Lundahl & Seitl, The Memory of W. T. Stead, 2013. Performance view, Steinway Hall, London.

Swedish duo Lundahl & Seitl’s most recent installation, The Memory of W. T. Stead, in a collaboration with experimental pianist Cassie Yukawa, places the visitor inside the structure of classical music by enhancing the experience of listening through the amplification or nullification of tactile and visual senses. Produced by NOMAD and co-commissioned by NOMAD and the Montblanc Cultural Foundation with support by Steinway & Sons and Arts Council England, The Memory of W. T. Stead will run at Steinway Hall in London from March 27 to April 6, 2013.

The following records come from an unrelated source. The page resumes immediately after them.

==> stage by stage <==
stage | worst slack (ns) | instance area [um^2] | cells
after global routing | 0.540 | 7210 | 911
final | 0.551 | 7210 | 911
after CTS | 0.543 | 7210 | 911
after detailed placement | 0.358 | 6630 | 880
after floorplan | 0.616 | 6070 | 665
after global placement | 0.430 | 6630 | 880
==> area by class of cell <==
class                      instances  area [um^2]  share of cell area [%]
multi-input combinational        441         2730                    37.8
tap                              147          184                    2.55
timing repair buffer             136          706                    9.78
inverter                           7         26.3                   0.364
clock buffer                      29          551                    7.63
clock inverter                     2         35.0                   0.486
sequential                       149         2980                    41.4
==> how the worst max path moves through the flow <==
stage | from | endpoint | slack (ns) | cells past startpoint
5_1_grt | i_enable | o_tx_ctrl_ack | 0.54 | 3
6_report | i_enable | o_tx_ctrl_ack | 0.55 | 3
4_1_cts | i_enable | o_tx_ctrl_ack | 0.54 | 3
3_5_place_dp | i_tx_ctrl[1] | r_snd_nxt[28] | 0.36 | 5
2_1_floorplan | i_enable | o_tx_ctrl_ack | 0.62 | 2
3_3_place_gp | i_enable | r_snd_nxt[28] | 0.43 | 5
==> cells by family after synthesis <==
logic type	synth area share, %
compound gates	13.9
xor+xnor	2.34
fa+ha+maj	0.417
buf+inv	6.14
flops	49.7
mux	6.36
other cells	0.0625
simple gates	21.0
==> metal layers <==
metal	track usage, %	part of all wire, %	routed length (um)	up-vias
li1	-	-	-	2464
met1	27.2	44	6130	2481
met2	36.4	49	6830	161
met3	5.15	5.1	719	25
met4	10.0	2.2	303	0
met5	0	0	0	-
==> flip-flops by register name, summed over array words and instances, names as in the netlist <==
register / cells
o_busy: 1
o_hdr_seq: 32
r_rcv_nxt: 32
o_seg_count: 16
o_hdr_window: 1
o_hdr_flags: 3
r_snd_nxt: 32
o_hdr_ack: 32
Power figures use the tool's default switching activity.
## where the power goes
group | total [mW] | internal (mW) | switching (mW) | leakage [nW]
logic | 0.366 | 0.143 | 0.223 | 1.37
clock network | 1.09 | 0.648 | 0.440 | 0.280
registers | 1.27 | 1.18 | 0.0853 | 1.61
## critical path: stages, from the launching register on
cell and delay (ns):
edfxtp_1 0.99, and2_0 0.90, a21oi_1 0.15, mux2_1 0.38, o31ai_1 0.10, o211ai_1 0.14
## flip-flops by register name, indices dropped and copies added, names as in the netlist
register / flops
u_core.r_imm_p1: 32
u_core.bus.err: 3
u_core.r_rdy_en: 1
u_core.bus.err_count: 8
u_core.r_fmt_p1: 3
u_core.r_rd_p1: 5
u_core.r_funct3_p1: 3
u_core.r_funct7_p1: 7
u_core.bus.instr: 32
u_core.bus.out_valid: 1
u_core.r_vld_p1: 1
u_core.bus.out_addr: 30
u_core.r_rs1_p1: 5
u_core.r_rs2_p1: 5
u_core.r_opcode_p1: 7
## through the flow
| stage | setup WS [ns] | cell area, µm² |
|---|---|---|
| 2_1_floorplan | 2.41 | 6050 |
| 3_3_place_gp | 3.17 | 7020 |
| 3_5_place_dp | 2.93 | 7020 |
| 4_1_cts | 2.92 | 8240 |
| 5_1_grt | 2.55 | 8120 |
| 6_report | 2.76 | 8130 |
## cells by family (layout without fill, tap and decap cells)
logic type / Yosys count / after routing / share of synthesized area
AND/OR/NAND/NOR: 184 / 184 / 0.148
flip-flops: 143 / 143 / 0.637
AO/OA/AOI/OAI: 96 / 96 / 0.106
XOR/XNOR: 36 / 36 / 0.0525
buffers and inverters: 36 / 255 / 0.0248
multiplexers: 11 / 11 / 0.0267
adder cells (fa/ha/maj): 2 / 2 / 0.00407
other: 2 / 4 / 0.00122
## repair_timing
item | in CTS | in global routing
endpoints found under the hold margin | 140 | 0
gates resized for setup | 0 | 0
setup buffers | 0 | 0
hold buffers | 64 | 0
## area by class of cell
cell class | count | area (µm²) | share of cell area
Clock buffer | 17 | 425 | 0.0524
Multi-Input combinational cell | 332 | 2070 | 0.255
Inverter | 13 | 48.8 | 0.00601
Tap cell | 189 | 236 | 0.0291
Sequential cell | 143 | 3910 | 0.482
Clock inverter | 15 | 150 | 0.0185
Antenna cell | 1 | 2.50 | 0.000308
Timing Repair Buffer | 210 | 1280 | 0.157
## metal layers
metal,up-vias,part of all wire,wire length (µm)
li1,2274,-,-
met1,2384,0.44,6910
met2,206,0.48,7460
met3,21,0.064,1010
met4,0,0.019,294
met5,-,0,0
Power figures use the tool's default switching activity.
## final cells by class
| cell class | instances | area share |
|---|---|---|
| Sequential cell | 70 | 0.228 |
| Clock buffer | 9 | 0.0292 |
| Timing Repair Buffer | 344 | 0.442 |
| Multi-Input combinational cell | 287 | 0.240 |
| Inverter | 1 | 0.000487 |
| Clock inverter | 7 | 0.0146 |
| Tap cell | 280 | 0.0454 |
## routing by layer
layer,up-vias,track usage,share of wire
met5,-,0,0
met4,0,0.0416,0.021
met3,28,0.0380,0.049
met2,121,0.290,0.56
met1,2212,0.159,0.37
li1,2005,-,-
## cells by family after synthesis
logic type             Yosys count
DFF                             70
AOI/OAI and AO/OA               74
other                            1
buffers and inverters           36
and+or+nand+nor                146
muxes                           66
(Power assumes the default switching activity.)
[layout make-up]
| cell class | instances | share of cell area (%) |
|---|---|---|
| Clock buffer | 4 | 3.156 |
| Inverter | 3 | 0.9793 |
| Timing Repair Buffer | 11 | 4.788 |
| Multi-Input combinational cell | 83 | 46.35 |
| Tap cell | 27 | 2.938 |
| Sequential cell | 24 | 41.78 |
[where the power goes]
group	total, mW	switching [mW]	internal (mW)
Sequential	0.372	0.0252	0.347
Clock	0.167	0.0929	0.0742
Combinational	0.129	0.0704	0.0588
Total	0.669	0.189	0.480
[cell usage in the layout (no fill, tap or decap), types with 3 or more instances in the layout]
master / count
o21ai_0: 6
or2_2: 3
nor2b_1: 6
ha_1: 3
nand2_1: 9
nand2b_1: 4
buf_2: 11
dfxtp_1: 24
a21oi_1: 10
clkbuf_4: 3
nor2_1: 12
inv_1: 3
<file path="config.mk">
export PLATFORM = sky130hd
export DESIGN_NAME = mult_booth_r4
export DESIGN_NICKNAME = d
export VERILOG_FILES = /design/src/rtl/mult_pkg.sv /design/src/rtl/booth_r4_step.sv /design/src/rtl/mult_booth_r4.sv
export SDC_FILE = /design/constraint.sdc
export NUM_CORES = 1
export LEC_CHECK = 0
export ABC_CLOCK_PERIOD_IN_PS = 5700
export BUFFER_PORTS_ARGS = -buffer_cell sky130_fd_sc_hd__buf_4
export CORE_ASPECT_RATIO = 1.2
export CORE_MARGIN = 1
export CORE_UTILIZATION = 58
export DETAILED_ROUTE_END_ITERATION = 16
export GPL_TIMING_DRIVEN = 0
export PLACE_DENSITY = 0.9
export SYNTH_ARGS = -nofsm -noshare
export SYNTH_HDL_FRONTEND = slang
export SYNTH_SLANG_ARGS = --single-unit
</file>
<file path="constraint.sdc">
create_clock -name clock -period 5.7 [get_ports clock]
set_input_delay 1.14 -clock clock [delete_from_list [all_inputs] [get_ports clock]]
set_output_delay 1.14 -clock clock [all_outputs]
set_load 0.02 [all_outputs]
</file>
File: src/rtl/stack_sequencer.sv
// Sequences PUSH/POP/CALL/RET between control unit and SP/scratch RAM.
// Optional depth guard: define STACK_GUARD_EN.
module stack_sequencer
  import stack_pkg::*;
#(
  parameter int ADDR_W = DEF_ADDR_W,
  parameter int DATA_W = DEF_DATA_W
) (
  input  logic              CLK,
  input  logic              RST_N,
  input  logic              OP_VALID,
  input  logic [1:0]        OP,
  input  logic [DATA_W-1:0] WDATA,
  output logic              OP_READY,
  input  logic [ADDR_W-1:0] SP_IN,
  output logic              SP_INCR,
  output logic              SP_DECR,
  output logic [ADDR_W-1:0] SCR_ADDR,
  output logic [DATA_W-1:0] SCR_WDATA,
  output logic              SCR_WE,
  input  logic [DATA_W-1:0] SCR_RDATA,
  output logic              RES_VALID,
  output logic [DATA_W-1:0] RES_DATA,
  output logic              RES_IS_RET,
  output logic              FAULT,
  input  logic              FAULT_CLR
);

  stack_state_t      state_q, state_d;
  stack_op_t         op_q, op_d;
  logic [DATA_W-1:0] wdata_q, wdata_d;
  logic [DATA_W-1:0] res_q, res_d;
  logic              flt_q, flt_d;
  logic              in_wr, in_rd;
  logic              fault_now;

  assign in_wr = (state_q == ST_WRITE);
  assign in_rd = (state_q == ST_READ);

`ifdef STACK_GUARD_EN
  stack_depth_guard #(
    .ADDR_W(ADDR_W)
  ) u_guard (
    .clk      (CLK),
    .rst_n    (RST_N),
    .push_chk (in_wr),
    .pop_chk  (in_rd),
    .fault_clr(FAULT_CLR),
    .fault_now(fault_now),
    .fault    (FAULT)
  );
`else
  logic unused_fault_clr;
  assign unused_fault_clr = FAULT_CLR;
  assign fault_now        = 1'b0;
  assign FAULT            = 1'b0;
`endif

  always_comb begin
    state_d = state_q;
    op_d    = op_q;
    wdata_d = wdata_q;
    res_d   = res_q;
    flt_d   = flt_q;
    unique case (state_q)
      ST_IDLE: begin
        if (OP_VALID) begin
          op_d    = stack_op_t'(OP);
          wdata_d = WDATA;
          state_d = is_push(stack_op_t'(OP)) ? ST_WRITE : ST_READ;
        end
      end
      ST_WRITE: state_d = ST_IDLE;
      ST_READ: begin
        flt_d   = fault_now;
        state_d = ST_RDWAIT;
      end
      ST_RDWAIT: begin
        // a faulted pop returns zero instead of stale RAM data
        res_d   = flt_q ? '0 : SCR_RDATA;
        state_d = ST_DONE;
      end
      ST_DONE: state_d = ST_IDLE;
      default: state_d = ST_IDLE;
    endcase
  end

  always_ff @(posedge CLK or negedge RST_N) begin
    if (!RST_N) begin
      state_q <= ST_IDLE;
      op_q    <= OP_PUSH;
      wdata_q <= '0;
      res_q   <= '0;
      flt_q   <= 1'b0;
    end else begin
      state_q <= state_d;
      op_q    <= op_d;
      wdata_q <= wdata_d;
      res_q   <= res_d;
      flt_q   <= flt_d;
    end
  end

  // SP_IN is consumed combinationally in the access cycle
  always_comb begin
    SCR_ADDR = '0;
    unique case (1'b1)
      in_wr:   SCR_ADDR = SP_IN - ADDR_W'(1);
      in_rd:   SCR_ADDR = SP_IN;
      default: SCR_ADDR = '0;
    endcase
  end

  assign OP_READY   = (state_q == ST_IDLE);
  assign SP_DECR    = in_wr & ~fault_now;
  assign SP_INCR    = in_rd & ~fault_now;
  assign SCR_WE     = in_wr & ~fault_now;
  assign SCR_WDATA  = in_wr ? wdata_q : '0;
  assign RES_VALID  = (state_q == ST_DONE);
  assign RES_IS_RET = RES_VALID && (op_q == OP_RET);
  assign RES_DATA   = res_q;

endmodule

File: config.mk
export PLATFORM = sky130hd
export DESIGN_NAME = stack_sequencer
export DESIGN_NICKNAME = d
export VERILOG_FILES = /design/src/rtl/stack_pkg.sv /design/src/rtl/stack_depth_guard.sv /design/src/rtl/stack_sequencer.sv
export SDC_FILE = /design/constraint.sdc
export NUM_CORES = 1
export LEC_CHECK = 0
export CORE_AREA = 2 2 61 63
export DETAILED_ROUTE_END_ITERATION = 6
export DIE_AREA = 0 0 63 65
export PLACE_DENSITY = 0.75
export SETUP_SLACK_MARGIN = 0.15
export SLEW_MARGIN = 25
export SYNTH_ARGS = -nofsm -noshare
export SYNTH_HDL_FRONTEND = slang
export SYNTH_SLANG_ARGS = --single-unit
File: constraint.sdc
create_clock -name CLK -period 2.05 [get_ports CLK]
set_clock_uncertainty 0.15 [all_clocks]
set_input_delay 0.205 -clock CLK [delete_from_list [all_inputs] [get_ports CLK]]
set_output_delay 0.205 -clock CLK [all_outputs]
set_load 0.02 [all_outputs]
<file path="config.mk">
export PLATFORM = sky130hd
export DESIGN_NAME = axis_accumulate_flat
export DESIGN_NICKNAME = d
export VERILOG_FILES = /design/src/rtl/axis_accumulate_pkg.sv /design/src/rtl/axis_accumulate_if.sv /design/src/rtl/axis_accumulate.sv /design/src/flat_wrapper.sv
export SDC_FILE = /design/constraint.sdc
export NUM_CORES = 1
export LEC_CHECK = 0
export CORE_MARGIN = 1
export CORE_UTILIZATION = 45
export DETAILED_ROUTE_END_ITERATION = 6
export HOLD_SLACK_MARGIN = 0.1
export PLACE_DENSITY = 0.71
export SYNTH_ARGS = -nofsm -noshare
export SYNTH_HDL_FRONTEND = slang
export SYNTH_SLANG_ARGS = --single-unit
</file>
<file path="constraint.sdc">
create_clock -name aclk -period 7.35 [get_ports aclk]
set_clock_uncertainty 0.15 [all_clocks]
set_input_delay 1.47 -clock aclk [delete_from_list [all_inputs] [get_ports aclk]]
set_output_delay 1.47 -clock aclk [all_outputs]
set_load 0.02 [all_outputs]
</file>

FOR ABOUT A YEAR AFTER GIVING BIRTH to our daughter, we both couldn’t escape an image that appeared on our retinas, an image that looked not like a void but rather a passage. When we would focus visually on that passage, it was clear to us that it was sealed; time was flowing in two different directions and it felt as if those forces were conducting us. We were empty vessels where things could just pass through.

Born in 1875, John William Dunne, an aircraft engineer, had similarly strange visions as well. But these more resembled premonitions by way of precognitive dreams. He once dreamt about a catastrophe in Haiti in the beginning of the 1900s where thousands of people were going to die. He didn’t think much of it until he happened across that news a few days later. Upon realizing this, he started having more dreams. What could they mean? After investigating them in parapsychological experiments, he discovered the concept of serialism—that many different time periods could exist simultaneously, every person having his or her own time within them as they walk through space.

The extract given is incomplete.